Personal information
- Date of birth: 15 January 1982 (age 44)
- Place of birth: Shanghai, China
- Height: 1.80 m (5 ft 11 in)
- Position: Left-back

Youth career
- 1995–2001: Shanghai 02

Senior career*
- Years: Team / Apps / (Gls)
- 2002–2010: Shanghai Shenhua / 136 / (13)
- 2007: → PSV Eindhoven (loan) / 5 / (0)
- 2008–2009: → Austria Wien (loan) / 19 / (2)
- 2010–2014: Guangzhou Evergrande / 110 / (3)
- 2015–2016: Shanghai SIPG / 51 / (0)
- Total:  / 321 / (18)

International career
- 2000–2001: China U-20
- 2002–2003: China U-23
- 2002–2013: China / 69 / (5)

Managerial career
- 2017-: Shanghai Port（vice general manager）
- 2022: China (assistant)

Medal record
Representing China
Men's football
AFC Asian Cup
| Silver medal – second place | 2004 China | Team |
EAFF Championship
| Gold medal – first place | 2005 South Korea | Team |
| Bronze medal – third place | 2008 China | Team |
| Gold medal – first place | 2010 Japan | Team |
| Silver medal – second place | 2013 South Korea | Team |
East Asian Games
| Gold medal – first place | 2001 Macau | Football |
AFC Youth Championship
| Bronze medal – third place | 2000 َ Iran | Team |

= Sun Xiang =

Chinese footballer

Sun Xiang (孙祥 (Sūn Xiáng); Mandarin pronunciation: ; born 15 January 1982) is a Chinese former professional footballer who played as a left-back.

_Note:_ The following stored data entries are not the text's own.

$ cat src/rtl/plat_regs_pkg.sv
package plat_regs_pkg;

    localparam int DATA_W = 32;
    localparam int OFFS_W = 16;

    typedef enum logic [1:0] {
        SZ_1B = 2'd0,
        SZ_2B = 2'd1,
        SZ_4B = 2'd2,
        SZ_8B = 2'd3
    } acc_size_e;

    // Word offsets whose position other logic depends on
    localparam logic [OFFS_W-1:0] OFF_IDENT   = 16'h0000;
    localparam logic [OFFS_W-1:0] OFF_CORE_ID = 16'h0004;
    localparam logic [OFFS_W-1:0] OFF_WRAP_ID = 16'h0008;
    localparam logic [OFFS_W-1:0] OFF_CTRL    = 16'h0010;
    localparam logic [OFFS_W-1:0] OFF_MEMSTAT = 16'h0014;
    localparam logic [OFFS_W-1:0] OFF_CLKDIV  = 16'h0030;
    localparam logic [OFFS_W-1:0] OFF_BUILD   = 16'h0034;
    localparam logic [OFFS_W-1:0] OFF_MEMCFG  = 16'h0038;

    localparam int CTRL_RESET_BIT = 4;

    localparam logic [DATA_W-1:0] MEMSTAT_WORD = 32'h0000_0005;
    localparam logic [DATA_W-1:0] BUILD_WORD   = 32'h0000_000E;

    typedef enum logic [1:0] {
        ST_IDLE      = 2'd0,
        ST_RD_RESP   = 2'd1,
        ST_RST_PULSE = 2'd2
    } acc_state_e;

endpackage

$ cat src/rtl/plat_reg_decode.sv
module plat_reg_decode
    import plat_regs_pkg::*;
#(
    parameter int FREQ_W = 8,
    parameter int GIB_W  = 4
) (
    input  logic [OFFS_W-1:0] offset,
    input  logic              size_ok,
    input  logic [FREQ_W-1:0] ref_mhz,
    input  logic [GIB_W-1:0]  mem_gib,
    output logic [DATA_W-1:0] word
);
    localparam int LANE_W  = 8;
    localparam int N_LANES = DATA_W / LANE_W;
    localparam int MHZ_LANE = 1;
    localparam int ONES_W  = 12;

    logic [DATA_W-1:0] clkdiv_word;
    logic [DATA_W-1:0] memcfg_word;

    // Clock divider word: every lane holds 1 except the frequency lane
    for (genvar g = 0; g < N_LANES; g++) begin : g_clk_lane
        if (g == MHZ_LANE) begin : g_mhz
            assign clkdiv_word[g*LANE_W +: LANE_W] = LANE_W'(ref_mhz);
        end else begin : g_one
            assign clkdiv_word[g*LANE_W +: LANE_W] = LANE_W'(1);
        end
    end

    assign memcfg_word = DATA_W'({{ONES_W{1'b1}}, mem_gib});

    always_comb begin
        word = '0;
        if (size_ok) begin
            unique case (offset)
                OFF_MEMSTAT: word = MEMSTAT_WORD;
                OFF_CLKDIV:  word = clkdiv_word;
                OFF_BUILD:   word = BUILD_WORD;
                OFF_MEMCFG:  word = memcfg_word;
                default:     word = '0;
            endcase
        end
    end

endmodule
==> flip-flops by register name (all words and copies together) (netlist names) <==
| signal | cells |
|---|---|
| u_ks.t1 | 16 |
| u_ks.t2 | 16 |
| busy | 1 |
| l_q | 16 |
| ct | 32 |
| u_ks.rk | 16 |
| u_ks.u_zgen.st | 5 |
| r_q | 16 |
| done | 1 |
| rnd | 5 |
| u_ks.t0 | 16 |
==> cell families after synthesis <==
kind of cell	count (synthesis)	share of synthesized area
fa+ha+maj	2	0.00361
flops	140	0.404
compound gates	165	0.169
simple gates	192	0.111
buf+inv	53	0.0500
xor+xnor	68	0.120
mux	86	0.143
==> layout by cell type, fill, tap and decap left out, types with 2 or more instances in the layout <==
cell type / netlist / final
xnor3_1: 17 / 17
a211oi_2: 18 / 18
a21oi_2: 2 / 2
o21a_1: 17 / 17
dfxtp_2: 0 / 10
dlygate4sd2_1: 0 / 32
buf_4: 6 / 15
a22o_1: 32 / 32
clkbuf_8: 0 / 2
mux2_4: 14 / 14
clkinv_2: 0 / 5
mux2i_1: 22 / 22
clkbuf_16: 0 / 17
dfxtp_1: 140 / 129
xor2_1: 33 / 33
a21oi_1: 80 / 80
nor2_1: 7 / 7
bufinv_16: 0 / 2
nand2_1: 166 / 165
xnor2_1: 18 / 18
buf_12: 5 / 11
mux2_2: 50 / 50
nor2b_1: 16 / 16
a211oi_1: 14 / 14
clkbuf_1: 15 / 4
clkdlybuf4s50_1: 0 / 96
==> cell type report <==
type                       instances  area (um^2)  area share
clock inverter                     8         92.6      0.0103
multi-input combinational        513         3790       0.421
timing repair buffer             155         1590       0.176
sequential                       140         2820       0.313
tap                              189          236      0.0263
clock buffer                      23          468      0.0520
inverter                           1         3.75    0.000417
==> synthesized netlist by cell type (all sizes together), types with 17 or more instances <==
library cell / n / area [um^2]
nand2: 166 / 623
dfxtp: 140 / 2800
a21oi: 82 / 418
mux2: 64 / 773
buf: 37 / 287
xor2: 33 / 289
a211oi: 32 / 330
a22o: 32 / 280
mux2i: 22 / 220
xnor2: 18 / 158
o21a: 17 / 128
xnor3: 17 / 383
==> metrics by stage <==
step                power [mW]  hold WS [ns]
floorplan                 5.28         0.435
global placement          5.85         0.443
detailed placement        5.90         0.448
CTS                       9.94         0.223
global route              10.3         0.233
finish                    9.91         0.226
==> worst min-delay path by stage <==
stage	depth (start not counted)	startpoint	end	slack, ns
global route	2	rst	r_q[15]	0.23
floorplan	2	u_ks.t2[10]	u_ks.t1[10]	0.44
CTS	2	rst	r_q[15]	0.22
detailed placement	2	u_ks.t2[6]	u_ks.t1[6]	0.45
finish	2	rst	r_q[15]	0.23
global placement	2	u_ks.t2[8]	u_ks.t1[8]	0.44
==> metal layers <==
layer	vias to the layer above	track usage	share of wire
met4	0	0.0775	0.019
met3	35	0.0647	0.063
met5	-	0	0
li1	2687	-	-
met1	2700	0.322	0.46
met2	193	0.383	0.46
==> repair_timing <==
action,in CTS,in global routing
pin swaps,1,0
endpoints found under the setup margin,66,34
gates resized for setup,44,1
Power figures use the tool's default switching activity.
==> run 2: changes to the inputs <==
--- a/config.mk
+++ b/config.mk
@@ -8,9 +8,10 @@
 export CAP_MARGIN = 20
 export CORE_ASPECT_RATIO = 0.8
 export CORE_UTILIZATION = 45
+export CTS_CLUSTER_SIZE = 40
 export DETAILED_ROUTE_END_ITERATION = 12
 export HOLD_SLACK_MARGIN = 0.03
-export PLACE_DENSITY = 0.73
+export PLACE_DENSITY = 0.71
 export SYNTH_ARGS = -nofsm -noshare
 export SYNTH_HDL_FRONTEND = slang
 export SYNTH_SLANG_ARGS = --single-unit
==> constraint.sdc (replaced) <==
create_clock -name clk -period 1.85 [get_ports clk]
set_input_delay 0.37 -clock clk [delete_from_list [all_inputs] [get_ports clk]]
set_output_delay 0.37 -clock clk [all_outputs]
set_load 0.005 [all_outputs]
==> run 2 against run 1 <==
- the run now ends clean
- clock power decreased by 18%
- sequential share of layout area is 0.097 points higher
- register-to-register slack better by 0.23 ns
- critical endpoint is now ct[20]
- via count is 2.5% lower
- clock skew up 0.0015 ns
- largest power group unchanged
<file path="src/rtl/rpr_pkg.sv">
package rpr_pkg;

    localparam int PRIO_W = 8;

    typedef struct packed {
        logic              nmi;
        logic [PRIO_W-1:0] prio;
    } rpr_entry_t;

    typedef enum logic [1:0] {
        ST_EMPTY = 2'd0,
        ST_HOLD  = 2'd1,
        ST_FULL  = 2'd2
    } rpr_state_e;

    // bits that exist for a given implemented width
    function automatic logic [PRIO_W-1:0] impl_mask(input int pri_bits);
        return 8'hFF << (PRIO_W - pri_bits);
    endfunction

    // group priority at minimum binary point
    function automatic logic [PRIO_W-1:0] group_mask(input int pri_bits);
        logic [PRIO_W-1:0] m;
        m = impl_mask(pri_bits);
        if (pri_bits == PRIO_W) m[0] = 1'b0;
        return m;
    endfunction

endpackage

</file>
<file path="src/rtl/rpr_stack.sv">
module rpr_stack
    import rpr_pkg::*;
#(
    parameter int DEPTH = 4,
    parameter int CNT_W = 3
) (
    input  logic       clk,
    input  logic       rst_n,
    input  logic       push_req,
    input  logic       drop_req,
    input  rpr_entry_t push_data,
    output rpr_entry_t ent_o [DEPTH],
    output logic [CNT_W-1:0] cnt_o
);

    localparam logic [CNT_W-1:0] FULL_CNT = CNT_W'(DEPTH);

    rpr_state_e       state_q, state_d;
    logic [CNT_W-1:0] cnt_q, cnt_d, wr_idx;
    logic             push_ok, pop_ok;
    rpr_entry_t       ent_q [DEPTH];

    // state register
    always_ff @(posedge clk) begin
        if (!rst_n) state_q <= ST_EMPTY;
        else        state_q <= state_d;
    end

    // per-state actions and next state
    always_comb begin
        push_ok = 1'b0;
        pop_ok  = 1'b0;
        unique case (state_q)
            ST_EMPTY: begin
                push_ok = push_req;
            end
            ST_HOLD: begin
                push_ok = push_req;
                pop_ok  = drop_req;
            end
            ST_FULL: begin
                pop_ok  = drop_req;
                push_ok = push_req && drop_req;
            end
            default: begin
                push_ok = 1'b0;
                pop_ok  = 1'b0;
            end
        endcase

        cnt_d = cnt_q;
        if (pop_ok && !push_ok)      cnt_d = cnt_q - 1'b1;
        else if (push_ok && !pop_ok) cnt_d = cnt_q + 1'b1;
        wr_idx = pop_ok ? cnt_q - 1'b1 : cnt_q;

        if (cnt_d == '0)           state_d = ST_EMPTY;
        else if (cnt_d == FULL_CNT) state_d = ST_FULL;
        else                        state_d = ST_HOLD;
    end

    always_ff @(posedge clk) begin
        if (!rst_n) begin
            cnt_q <= '0;
            for (int i = 0; i < DEPTH; i++) ent_q[i] <= '0;
        end else begin
            cnt_q <= cnt_d;
            for (int i = 0; i < DEPTH; i++) begin
                if (push_ok && int'(wr_idx) == i) ent_q[i] <= push_data;
            end
        end
    end

    assign ent_o = ent_q;
    assign cnt_o = cnt_q;

    a_r9_no_overflow: assert property (@(posedge clk) disable iff (!rst_n)
        cnt_q <= FULL_CNT);
    a_r9_full_ack_ignored: assert property (@(posedge clk) disable iff (!rst_n)
        (state_q == ST_FULL && push_req && !drop_req) |=> (cnt_q == FULL_CNT));
    a_r8_drop_pops: assert property (@(posedge clk) disable iff (!rst_n)
        (drop_req && !push_req && cnt_q != '0) |=> (cnt_q == $past(cnt_q) - 1'b1));
    a_r10_swap_keeps_count: assert property (@(posedge clk) disable iff (!rst_n)
        (drop_req && push_req && cnt_q != '0) |=> $stable(cnt_q));

endmodule

</file>
<file path="src/rtl/rpr_format.sv">
module rpr_format
    import rpr_pkg::*;
#(
    parameter int DEPTH    = 4,
    parameter int CNT_W    = 3,
    parameter int PRI_BITS = 8,
    parameter bit NMI_EN   = 1'b1
) (
    input  logic             clk,
    input  logic             rst_n,
    input  rpr_entry_t       ent_i [DEPTH],
    input  logic [CNT_W-1:0] cnt_i,
    output logic [63:0]      rpr_word
);

    localparam logic [PRIO_W-1:0] GMASK = group_mask(PRI_BITS);
    localparam logic [PRIO_W-1:0] IDLE  = impl_mask(PRI_BITS);

    logic [PRIO_W-1:0] best, grp;
    logic              nmi_any;

    always_comb begin
        best    = IDLE;
        nmi_any = 1'b0;
        grp     = '0;
        for (int i = 0; i < DEPTH; i++) begin
            if (i < int'(cnt_i)) begin
                grp = ent_i[i].prio & GMASK;
                if (grp < best) best = grp;
                nmi_any = nmi_any | ent_i[i].nmi;
            end
        end
        rpr_word = {nmi_any & NMI_EN, 55'd0, best};
    end

    a_r3_idle_when_empty: assert property (@(posedge clk) disable iff (!rst_n)
        (cnt_i == '0) |-> (rpr_word[7:0] == IDLE && !rpr_word[63]));
    a_r5_field_masked: assert property (@(posedge clk) disable iff (!rst_n)
        (cnt_i != '0) |-> ((rpr_word[7:0] & ~GMASK) == '0));
    a_r6_nmi_needs_entry: assert property (@(posedge clk) disable iff (!rst_n)
        rpr_word[63] |-> (cnt_i != '0));

endmodule

</file>
<file path="src/rtl/rpr_tracker.sv">
module rpr_tracker
    import rpr_pkg::*;
#(
    parameter int PRI_BITS = 8,
    parameter int DEPTH    = 4,
    parameter bit NMI_EN   = 1'b1
) (
    input  logic        clk,
    input  logic        rst_n,
    input  logic        ack_valid,
    input  logic [7:0]  ack_prio,
    input  logic        ack_nmi,
    input  logic        drop_valid,
    output logic [63:0] rpr_word
);

    localparam int CNT_W = $clog2(DEPTH + 1);

    rpr_entry_t       ent [DEPTH];
    rpr_entry_t       push_data;
    logic [CNT_W-1:0] cnt;

    assign push_data = '{nmi: ack_nmi, prio: ack_prio};

    rpr_stack #(.DEPTH(DEPTH), .CNT_W(CNT_W)) u_stack (
        .clk       (clk),
        .rst_n     (rst_n),
        .push_req  (ack_valid),
        .drop_req  (drop_valid),
        .push_data (push_data),
        .ent_o     (ent),
        .cnt_o     (cnt)
    );

    rpr_format #(.DEPTH(DEPTH), .CNT_W(CNT_W), .PRI_BITS(PRI_BITS), .NMI_EN(NMI_EN)) u_fmt (
        .clk      (clk),
        .rst_n    (rst_n),
        .ent_i    (ent),
        .cnt_i    (cnt),
        .rpr_word (rpr_word)
    );

endmodule

</file>
<file path="config.mk">
export PLATFORM = sky130hd
export DESIGN_NAME = rpr_tracker
export DESIGN_NICKNAME = d
export VERILOG_FILES = /design/src/rtl/rpr_pkg.sv /design/src/rtl/rpr_stack.sv /design/src/rtl/rpr_format.sv /design/src/rtl/rpr_tracker.sv
export SDC_FILE = /design/constraint.sdc
export NUM_CORES = 1
export LEC_CHECK = 0
export ABC_AREA = 1
export BUFFER_PORTS_ARGS = -buffer_cell sky130_fd_sc_hd__buf_2
export CAP_MARGIN = 30
export CORE_ASPECT_RATIO = 2
export CORE_MARGIN = 2
export CORE_UTILIZATION = 57
export CTS_CLUSTER_DIAMETER = 200
export DETAILED_ROUTE_END_ITERATION = 10
export GPL_ROUTABILITY_DRIVEN = 1
export GPL_TIMING_DRIVEN = 0
export PLACE_DENSITY = 0.9
export SLEW_MARGIN = 20
export SYNTH_ARGS = -nofsm -noshare
export SYNTH_HDL_FRONTEND = slang
export SYNTH_SLANG_ARGS = --single-unit
</file>
<file path="constraint.sdc">
create_clock -name clk -period 11.53 [get_ports clk]
set_input_delay 0 -clock clk [delete_from_list [all_inputs] [get_ports clk]]
set_output_delay 0 -clock clk [all_outputs]
set_load 0.02 [all_outputs]
</file>
==> out/metrics.csv, run 1 <==
metric,value,unit
Max Slew Vio Count,0,
"leading cell types in the layout, fill and taps excluded","nor2_1 (61), nand2_1 (60), buf_4 (56)",
final antenna-violating net count,0,
core region area,4642,µm²
violated checks,hold timing,
total wire length,6.269,mm
max-cap violations,0,
post-synthesis cell area,2768,µm²
peak per-stage delay on the critical path,0.57,ns
post_cts resized,0,
clk root buf,clkbuf_8,
Setup Viol. Count Final,0,
DRT iter0 DRCs,40,
total grt overflow,0,
GPL Wtd Cong,0.9349,
Clock Path Buffers,2,
worst min path class,input port to register,
slew margin rel.,52.34,%
Synth cell types,29,
CTS tree,yes,
Leak Pwr,1.830,nW
"Top FF cell, synth",dfxtp_1,
period utilisation layout,48.21,%
share of layout cells above drive strength 1,22.04,%
DP HPWL,5.081,mm
GRT Overall Usage,24.85,%
Syn Inst Count,393,
Cell Rows,35,
Pre-antenna DRT Iters,4,
vias per cell,4.845,
final hold vios,1,
Final nets,518,
Worst-path clk slew,0.07,ns
asr flop ratio synth,0,%
actual slew at the worst max-slew pin,0.7149,ns
Ant. Diodes,0,
YS warnings,0,
die area,5463,µm²
Crit Path Class,register to output port,
port bufs,20,
crit path DAT,5.56,ns
largest net degree at the start of global routing,12,
DR DRC count,0,
clk sinks,37,
CTS Buf Count,5,
cell repeated most along the worst path,nand2_1,
"EDFF count, synth",0,
RSZ-0062 raised after global routing,false,
CP Max Fanout,10,
number of global-route vias before repair,2450,
die width,53.27,µm
CP max-delay cell,a2111oi_4,
Avg Inst Size Synth,7.042,µm²
DR WL/cell,11.70,µm
Die Ht,102.5,µm
Fmax,0.1799,GHz
first-pass GRT wire length,10.13,mm
Worst setup SP type,register,
I/O pin count,77,
Max VDD drop,0.0001964,V
Initial Util,59.62,%
WHS,-0.001239,ns
"most common cell after layout, fill and taps aside",nor2_1,
H-Tree Depth,2,
post-synthesis register bit count,37,
setup_tns,0,ns
fin crit period,5.558,ns
total vias in the final route,2597,
Crit. End Element,output port,
run status,finished with violations,
"Req. time, crit path",11.53,ns
later-pin clock latency in the skew report,0.30,ns
Syn-to-layout area delta,19.80,%
Pwr Density,303.4,nW/µm²
initial antenna violation count,0,
"Seq/Total Area, Yosys",26.76,%
clock skew,0.009161,ns
## where the power goes
group / leakage (nW) / internal, mW / switching, mW
logic: 1.47 / 0.239 / 0.452
registers: 0.302 / 0.169 / 0.0296
clock network: 0.0585 / 0.0705 / 0.0462
## cell families after synthesis
logic type	count (synthesis)	share of synthesized area, %
xor+xnor	2	0.6330
other cells	1	0.1355
flops	37	26.76
fa+ha+maj	25	11.30
buf+inv	101	21.38
compound gates	71	14.33
simple gates	156	25.45
## layer usage
| layer | up-vias | GRT usage [%] | part of all wire (%) |
|---|---|---|---|
| met5 | - | 0 | 0 |
| met4 | 0 | 17.95 | 5.3 |
| met3 | 30 | 3.478 | 6.4 |
| met2 | 121 | 47.01 | 54 |
| met1 | 1123 | 22.40 | 34 |
| li1 | 1323 | - | - |
## flip-flops by register name, summed over array words and instances (netlist names)
signal and count:
u_stack.ent_o 32, u_stack.cnt_o 3, u_stack.state_q 2
## worst paths after layout
check	start	to	slack (ns)	depth (start not counted)
worst max-delay path	u_stack.cnt_o[1]	rpr_word[5]	5.97	31
worst min-delay path	ack_prio[2]	u_stack.ent_o[2]	-0.001	3
worst max register to register	u_stack.state_q[0]	u_stack.ent_o[6]	9.14	10
worst min register to register	u_stack.ent_o[17]	u_stack.ent_o[17]	0.47	2
## layout make-up
type,count,area (µm²)
Clock inverter,1,30.03
Timing Repair Buffer,26,160.2
Tap cell,55,68.82
Clock buffer,7,86.33
Fill cell,401,1326
Inverter,40,150.1
Multi-Input combinational cell,309,1638
Buffer,61,441.7
Sequential cell,37,740.7
## metrics by stage
stage	total power [mW]	setup slack, ns	area, µm²	std cells	util [%]
3_5_place_dp	0.8831	6.335	3139	522	67.63
5_1_grt	1.100	5.569	3316	536	71.43
3_3_place_gp	0.8531	6.408	3139	522	67.63
2_1_floorplan	0.7214	7.170	2970	447	-
6_report	1.006	5.972	3316	536	71.43
4_1_cts	1.001	5.987	3316	536	71.43
## critical path, delay by kind of cell, from the launching register on
family	cells	cell delay, ns
simple gates	15	1.50
buf+inv	6	1.06
compound gates	7	1.51
fa+ha+maj	3	0.85
flops	1	0.34
## repair_timing
action | CTS | global route
buffers inserted | 0 | 0
hold buffers | 6 | 0
endpoints found under the hold margin | 12 | 0
## Yosys cell counts (all sizes together), types with 2 or more instances
| library cell | n | area [µm²] |
|---|---|---|
| dfxtp | 37 | 740.7 |
| buf | 58 | 430.4 |
| o221ai | 2 | 17.52 |
| o21ai | 42 | 210.2 |
| clkbuf | 3 | 11.26 |
| nor2 | 62 | 240.2 |
| inv | 40 | 150.1 |
| nand3 | 19 | 112.6 |
| nand2 | 74 | 345.3 |
| ha | 25 | 312.8 |
| a21oi | 22 | 110.1 |
No activity file was read; power rests on OpenSTA's default activity.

He played for Shanghai Shenhua, Guangzhou Evergrande, Shanghai SIPG in his native country and spent time on loan at Dutch club PSV Eindhoven and Austrian club Austria Wien, he is the first Chinese player to play in the UEFA Champions League. At international level, he made 69 appearances for the China national team scoring 5 goals.

==Club career==

===Shanghai Shenhua===
Sun Xiang started his football career playing for Shanghai 02 before the club was taken over by Shanghai Shenhua. He was then promoted to the club's first team in the 2002 season along with his twin brother Sun Ji where they both quickly established themselves within the team. In the 2003 season, he became the club's first-choice left back and won the top tier title with the club. In 2013 the Chinese Football Association revoked the league title after it was discovered the Shenhua General manager Lou Shifang had bribed officials to be bias to Shenhua in games that season.

===PSV Eindhoven===
Sun and his brother attracted the interests of multiple clubs abroad and had trials with Eredivisie side PSV Eindhoven in 2006, but PSV decided against signing both. The club then decided to sign Sun on loan for the 2006–07 season with an option to sign him on a three-year contract at the end of the season. He made his debut for the club on 17 February 2007 in a 2–0 win against Heracles Almelo, becoming the first ever Chinese footballer to play in the Eredivisie. He made his European continental debut on 20 February 2007 in a 1–0 win against Arsenal, becoming the first ever Chinese player to play in the UEFA Champions League. Then manager Ronald Koeman remarked that Sun had an impressive debut and contributed to the game through his good vision and precise passing. However, after the end of his loan, he was not offered a long-term contract.

===Austria Wien===
On 1 July 2008, Sun was loaned to Austrian Bundesliga side Austria Wien on a one-year deal with the possibility of a one-year extension, becoming the first ever Chinese footballer to play in the Austrian Bundesliga. He made his debut on 9 July 2008 in a 1–1 draw against SK Austria Kärnten. This was followed by his first league goal for the club on 7 March 2009 in a 4–0 victory against LASK Linz. When his loan period expired, he returned to Shanghai where he played for the remainder of the 2009 season.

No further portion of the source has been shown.